T'ANG LIU: SIEN SHENG TSI; COLLECTED WORKS, VOL. 14

MS 2923
MS Short Title T'ANG LIU: SIEN SHENG TSI; COLLECTED WORKS, VOL. 14
Text T'ANG LIU: SIEN SHENG TSI; COLLECTED WORKS, VOL. 14
Description Moveable type printing in Chinese on paper, Seoul, Korea, 1438, 43 ff. (complete), 35x19 cm, 15-17 columns, (26x17 cm), 18 characters in Chinese book script Kabin-Ja type.
Binding Korea, 19th c., embossed yellow paper covers, stitched on 5 stations (Xian zhuang).
Context For a single leaf printed in the same moveable type, see MS 2765/2.
Provenance 1. Lee Gyum Ro, Tong Moon Kwan (his bookshop), Korea (1961); 2. Melvin P. McGovern (ca. 1961-); 3. Widow of Melvin P. McGovern; 4. Sam Fogg Rare Books Ltd., London (1999); 5. Bruce Ferrini, Akron, Ohio.

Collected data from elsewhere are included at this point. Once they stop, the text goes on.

### config.mk
export PLATFORM = sky130hd
export DESIGN_NAME = etcb_fifo
export DESIGN_NICKNAME = d
export VERILOG_FILES = /design/src/rtl/etcb_fifo.sv
export SDC_FILE = /design/constraint.sdc
export NUM_CORES = 1
export LEC_CHECK = 0
export ABC_AREA = 1
export BUFFER_PORTS_ARGS = -buffer_cell sky130_fd_sc_hd__clkbuf_2
export CAP_MARGIN = 20
export CORE_ASPECT_RATIO = 0.8
export CORE_MARGIN = 2
export CORE_UTILIZATION = 40
export CTS_CLUSTER_DIAMETER = 120
export DETAILED_ROUTE_END_ITERATION = 10
export GPL_TIMING_DRIVEN = 0
export SLEW_MARGIN = 20
export SYNTH_ARGS = -nofsm -noshare
export SYNTH_HDL_FRONTEND = slang
export SYNTH_SLANG_ARGS = --single-unit
### constraint.sdc
create_clock -name i_clk -period 1.6 [get_ports i_clk]
set_input_delay 0.16 -clock i_clk [delete_from_list [all_inputs] [get_ports i_clk]]
set_output_delay 0.16 -clock i_clk [all_outputs]
set_load 0.03 [all_outputs]
### src/rtl/etcb_fifo.sv
// small register queue with push/full and pop/empty sides
// used between front and back and for the result words; no package needed
`default_nettype none

module etcb_fifo #(
    parameter int WIDTH = 8,
    parameter int DEPTH = 4
) (
    input  wire logic                         i_clk,
    input  wire logic                         i_rst_n,
    input  wire logic                         i_push,
    input  wire logic [WIDTH-1:0]             i_data,
    output logic                              o_full,
    input  wire logic                         i_pop,
    output logic [WIDTH-1:0]                  o_data,
    output logic                              o_empty,
    output logic [$clog2(DEPTH+1)-1:0]        o_count
);

    localparam int PW = (DEPTH > 1) ? $clog2(DEPTH) : 1;
    localparam int CW = $clog2(DEPTH + 1);

    logic [WIDTH-1:0] r_mem [DEPTH];
    logic [PW-1:0]    r_wr, n_wr;
    logic [PW-1:0]    r_rd, n_rd;
    logic [CW-1:0]    r_count, n_count;
    logic             w_push;
    logic             w_pop;

    assign o_full  = (r_count == CW'(DEPTH));
    assign o_empty = (r_count == '0);
    assign o_count = r_count;
    assign o_data  = r_mem[r_rd];
    assign w_push  = i_push && !o_full;
    assign w_pop   = i_pop && !o_empty;

    always_comb begin
        n_wr    = r_wr;
        n_rd    = r_rd;
        n_count = r_count;
        if (w_push) begin
            n_wr = (r_wr == PW'(DEPTH - 1)) ? '0 : r_wr + 1'b1;
        end
        if (w_pop) begin
            n_rd = (r_rd == PW'(DEPTH - 1)) ? '0 : r_rd + 1'b1;
        end
        if (w_push && !w_pop) begin
            n_count = r_count + 1'b1;
        end else if (w_pop && !w_push) begin
            n_count = r_count - 1'b1;
        end
    end

    always_ff @(posedge i_clk) begin
        if (!i_rst_n) begin
            r_wr    <= '0;
            r_rd    <= '0;
            r_count <= '0;
        end else begin
            r_wr    <= n_wr;
            r_rd    <= n_rd;
            r_count <= n_count;
        end
    end

    always_ff @(posedge i_clk) begin
        if (w_push) begin
            r_mem[r_wr] <= i_data;
        end
    end

endmodule

`default_nettype wire

* Word level (Yosys, flattened, before mapping)
Memory sizes are Yosys's and may differ from the RTL's. A register that Yosys moved wholly into a read port is not among the register bits.
Index checks and enable logic that the tools add are counted.
W data, S select, Z words.
** Operators by class
- $add $sub $neg :: 4
- $mul :: 0
- Div/mod/pow operators :: 0
- $lt $le $gt $ge :: 0
- Equality and inequality tests :: 3
- Shifts and indexed selects :: 0
- Muxes and demuxes :: 8
- Bitwise operators :: 0
- Reduce and logical (&&, ||, !) cells :: 10
** Operator list (count)
- $mux W2 :: 4
- $mux W3 :: 2
- $add A2 B1 Y2 const B :: 2
- $eq A2 B2 Y1 const B :: 2
- $logic_and A1 B1 Y1 :: 4
- $logic_not A1 Y1 :: 4
- $add A3 B1 Y3 const B :: 1
- $eq A3 B3 Y1 const B :: 1
- $logic_not A3 Y1 :: 1
- $sub A3 B1 Y3 const B :: 1
- $mux W1 :: 2
- $reduce_bool A2 Y1 :: 1
** Word-level totals
- Bits in registers :: 7
- Bits in latches :: 0
- RAM bits :: 32
- Memory bits (read-only) :: 0
- Input port bits :: 12
- Output and inout bits :: 13
- Word-level logic and storage cells :: 29
- Memories :: 1
** Memory list
- r_mem :: words 4, width 8, read ports 1, clocked after Yosys merged registers in 1, wr ports 1, line 23 : logic [WIDTH-1:0] r_mem [DEPTH];

* Depth between registers and ports, before layout
Gate-level depths: netlist (run 1).
- Depth after elaboration :: 7
- Gate-level depth with buffers :: 13
- Depth with buffers taken out :: 13

* Worst setup path after synthesis (run 1)
No wires, ideal clock.
- Path kind :: flip-flop to flip-flop
- From :: register r_count[1], in the netlist o_count[1]
- To :: register r_count[2], in the netlist o_count[2]
- Arrival :: 1.788 ns
- Data required time :: 1.490 ns
- Path slack :: -0.298 ns
- Stages on the path, launching flop included :: 14
- Cells stage by stage :: dfxtp_1 -> nor2_1 -> nand2_1 -> nand2_2 -> inv_1 -> ha_1 -> inv_1 -> fa_1 -> inv_1 -> nand2_1 -> nand3_1 -> nand2_1 -> inv_1 -> nor2_1
** Between the ends
- Longest elaborated chain between the ends :: 6
** Ends and longest elaborated chain
- start: declaration :: line 26 : logic [CW-1:0] r_count, n_count;
- start signal: assignment :: line 62 : r_count <= n_count;
- $eq A3 B3 Y1 (*) :: line 30 : assign o_full = (r_count == CW'(DEPTH));
- $logic_not A1 Y1 (*) :: line 34 : assign w_push = i_push && !o_full;
- $logic_and A1 B1 Y1 (*) :: line 34
- via w_push :: line 27 : logic w_push;
- $logic_not A1 Y1 :: line 49 : end else if (w_pop && !w_push) begin
- $logic_and A1 B1 Y1 :: line 49
- $reduce_bool A2 Y1 (no source line)
The timed path passes the listed nets; every way through them passes the cells marked *. The select of a mux whose other input is x is not followed.
A chain may end at the register's enable or synchronous reset.

* Worst setup path after layout (run 1)
- From :: register r_count[0], in the netlist o_count[0]
- To :: register r_count[1], in the netlist o_count[1]
** RTL lines
- $eq A3 B3 Y1 :: line 30
- $logic_not A1 Y1 :: line 34
- $logic_and A1 B1 Y1 :: line 34
- via w_push :: line 27
- $logic_and A1 B1 Y1 :: line 47 : if (w_push && !w_pop) begin
- $mux W3 :: line 47
- via n_count[1] :: line 26
The timed path passes the listed nets, and every way through them passes these cells. The select of a mux whose other input is x is not followed.

==> impl_metrics.env, run 1 <==
export IMPL_internal_power_mw=2.27
export IMPL_crit_chain="nor2_4 > nand2_4 > nand2_4 > inv_2 > ha_4 > inv_4 > fa_2 > o21ai_2 > nor2_1"
export IMPL_die_area_sq_um=4770
export IMPL_p_switching_mw=1.55
export IMPL_p_leak_nw=0.865
export IMPL_startpoint="o_count[0]"
export IMPL_p_seq_frac=0.390
export IMPL_core_area_sq_um=4130
export IMPL_port_buffers=24
export IMPL_start_util=0.410
export IMPL_clkLatencyLatePin_ns=0.29
export IMPL_ys_warn_count=0
export IMPL_status="complete, but fails checks"
export IMPL_power_density_nw_per_um2=1800
export IMPL_num_vias=1147
export IMPL_cts_buffers_inserted=5
export IMPL_skew_ns=0.00806
export IMPL_fp_dieW_um=76.7
export IMPL_finalHoldViolations=0
export IMPL_fin_cells=245
export IMPL_fillers=394
export IMPL_peakVddDrop_mv=0.762
export IMPL_setup_slack_ns=-0.0373
export IMPL_netlist_cell_type_count=18
export IMPL_worstSetupPathType="flip-flop to flip-flop"
export IMPL_layout_drive_gt1_share=0.362
export IMPL_r2r_start="o_count[0]"
export IMPL_crit_fanout=5
export IMPL_cts_root_buf="clkbuf_8"
export IMPL_ys_seq_area_frac=0.674
export IMPL_min_path_type="primary input to flip-flop"
export IMPL_switching_share=0.407
export IMPL_place_congestion=0.750
export IMPL_post_dp_cell_area_sq_um=1930
export IMPL_syn_nets=167
export IMPL_grt_pass1_vias=1113
export IMPL_cts_tree="built"
export IMPL_crit_family="adder cells"
export IMPL_final_period_utilization=1.02
export IMPL_die_y_um=62.2
export IMPL_slew_headroom=0.666
export IMPL_clk_pin_slew_ns=0.08
export IMPL_grt_total_usage=0.152
export IMPL_wl_per_cell_um=13.5
export IMPL_final_antenna_net_count=0
export IMPL_synthCells=148
export IMPL_violations="setup timing"
export IMPL_placementRows=21
export IMPL_r2r_setup_slack_ns=-0.04
export IMPL_cp_common_cell="nand2_4"
export IMPL_setup_violations=1
export IMPL_min_period_ns=1.64
export IMPL_final_nets=206
export IMPL_max_cap_violations=0
export IMPL_cp_buffers_inverters=2
export IMPL_grt_pass1_wl_um=5370
export IMPL_cpMaxStageDelayCell="fa_2"
export IMPL_antenna_found_initial=0
export IMPL_syn_avg_cell_area_sq_um=11.4
export IMPL_dp_cells=229
export IMPL_synth_seq_cells=41
export IMPL_p_clk_frac=0.171
export IMPL_hold_slack_ns=0.0828
export IMPL_hold_buffers=0
export IMPL_synthToLayoutAreaGrowth_pct=25.5
export IMPL_post_route_util=0.515
export IMPL_worstPathArrival_ns=1.83
export IMPL_slowest_delay_ns=0.43
export IMPL_n_antenna_cell=0
export IMPL_hold_start="i_data[4]"
export IMPL_grt_setup_unrepaired="true"
export IMPL_cts_sinks=41
export IMPL_grt_start_max_net_pins=14
export IMPL_io_pins=25
export IMPL_start_kind="flip-flop"
export IMPL_via_per_inst=4.68
export IMPL_crit_required_ns=1.79
export IMPL_dp_hpwl_um=2220
export IMPL_htreeDepth=2
export IMPL_grt_ovfl_total=0
export IMPL_p_total_mw=3.82
export IMPL_clock_fmax_ghz=0.611
export IMPL_worstSetupEndpointType="flip-flop"
export IMPL_wl_um=3320
export IMPL_stdcell_area_sq_um=2120
export IMPL_drcViolationCount=0
export IMPL_slew_viol_final=0
export IMPL_first_pass_iters=4
export IMPL_cts_buffer_depth=2
export IMPL_first_iter_violations=39
export IMPL_netlist_area_sq_um=1690
export IMPL_tightest_slew_ns=0.500
export IMPL_p_comb_frac=0.440
## layout by cell type, fill, tap and decap left out, drive strengths merged
cell	instances
a21oi	2
dfxtp	9
edfxtp	32
clkbuf	23
nand2	15
inv	19
buf	16
nand3b	1
o22ai	8
nor2	33
nand4	1
o21ai	18
nand3	1
fa	1
ha	6
clkinv	3
## metal layers
layer | track usage | share of wire | vias up
li1 | - | - | 582
met1 | 0.188 | 0.45 | 536
met2 | 0.249 | 0.49 | 24
met3 | 0.0552 | 0.056 | 5
met4 | 0.0477 | 0.011 | 0
met5 | 0 | 0 | -
## power groups by stage
stage                     combinational (mW)  sequential [mW]  clock, mW
after global placement                  1.39             1.50          0
after CTS                               1.59             1.50      0.660
after detailed placement                1.44             1.51          0
after floorplan                        0.993             1.55          0
final                                   1.68             1.49      0.653
after global routing                    1.85             1.51      0.715
## stage by stage
step                worst slack [ns]  setup TNS (ns)
floorplan                    -0.0244         -0.0244
global placement             -0.0501          -0.847
detailed placement           -0.0775          -0.967
CTS                          -0.0280          -0.293
global route                  -0.139          -0.248
finish                       -0.0373         -0.0373
## cells by family after synthesis
family / after synthesis / synth area share
and+or+nand+nor: 51 / 0.119
DFF: 41 / 0.674
AOI/OAI and AO/OA: 28 / 0.0953
buffers and inverters: 21 / 0.0554
adders and majority gates: 7 / 0.0562
## worst paths after layout
kind,endpoint,cells after the start
setup reg to reg,o_count[1],9
hold reg to reg,o_count[0],2
setup / recovery,o_count[1],9
hold / removal,r_mem[0][4],1
## layout make-up
class                   count  area [sq um]  area share
clock inverters             3          17.5     0.00824
multi-input cells          86           522       0.246
inverters                  19          76.3      0.0359
flip-flops and latches     41          1150       0.544
repair buffers             32           188      0.0883
well taps                  57          71.3      0.0336
plain buffers               2          26.3      0.0124
clock buffers               5          68.8      0.0324
**config.mk**
```make
export PLATFORM = sky130hd
export DESIGN_NAME = sdr_fifo
export DESIGN_NICKNAME = d
export VERILOG_FILES = /design/src/rtl/sdr_pkg.sv /design/src/rtl/sdr_fifo.sv
export VERILOG_INCLUDE_DIRS = /design/src /design/src/rtl
export SDC_FILE = /design/constraint.sdc
export NUM_CORES = 1
export LEC_CHECK = 0
export BUFFER_PORTS_ARGS = -buffer_cell sky130_fd_sc_hd__buf_2
export CAP_MARGIN = 15
export CORE_MARGIN = 10
export CORE_UTILIZATION = 40
export CTS_CLUSTER_SIZE = 25
export DETAILED_ROUTE_END_ITERATION = 6
export SLEW_MARGIN = 10
export SYNTH_ARGS = -nofsm -noshare
export SYNTH_HDL_FRONTEND = slang
export SYNTH_SLANG_ARGS = --single-unit
```
**constraint.sdc**
```tcl
create_clock -name aclk -period 7.88 [get_ports aclk]
set_clock_uncertainty 0.2 [all_clocks]
set_input_delay 1.576 -clock aclk [delete_from_list [all_inputs] [get_ports aclk]]
set_output_delay 1.576 -clock aclk [all_outputs]
set_load 0.1 [all_outputs]
```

Commentary In 1434 the Publications Office was ordered by the king to cast a bronze font of 200,000 pieces of type which was named Kabin-Ja. This momentous event in Korean typographical history is recorded in the Yi Dynasty Annals and in the Third Foreword to the Yoktae janggam bakui of 1437. These accounts state the king, regretting that the type in use, though beautiful, was difficult to read because of the small size of the characters, suggested that a new font be cast from written characters of a larger size. Within two months more than 200,000 were cast, so clear and exact that is was possible to print more than forty sheets per day. The style of the characters is that of the early Ming calligraphers. Kabin-Ja is sometimes called Wibuin-Ja, or type in the Madame Wi Style, which is the Korean name for the Chinese style of writing of that period.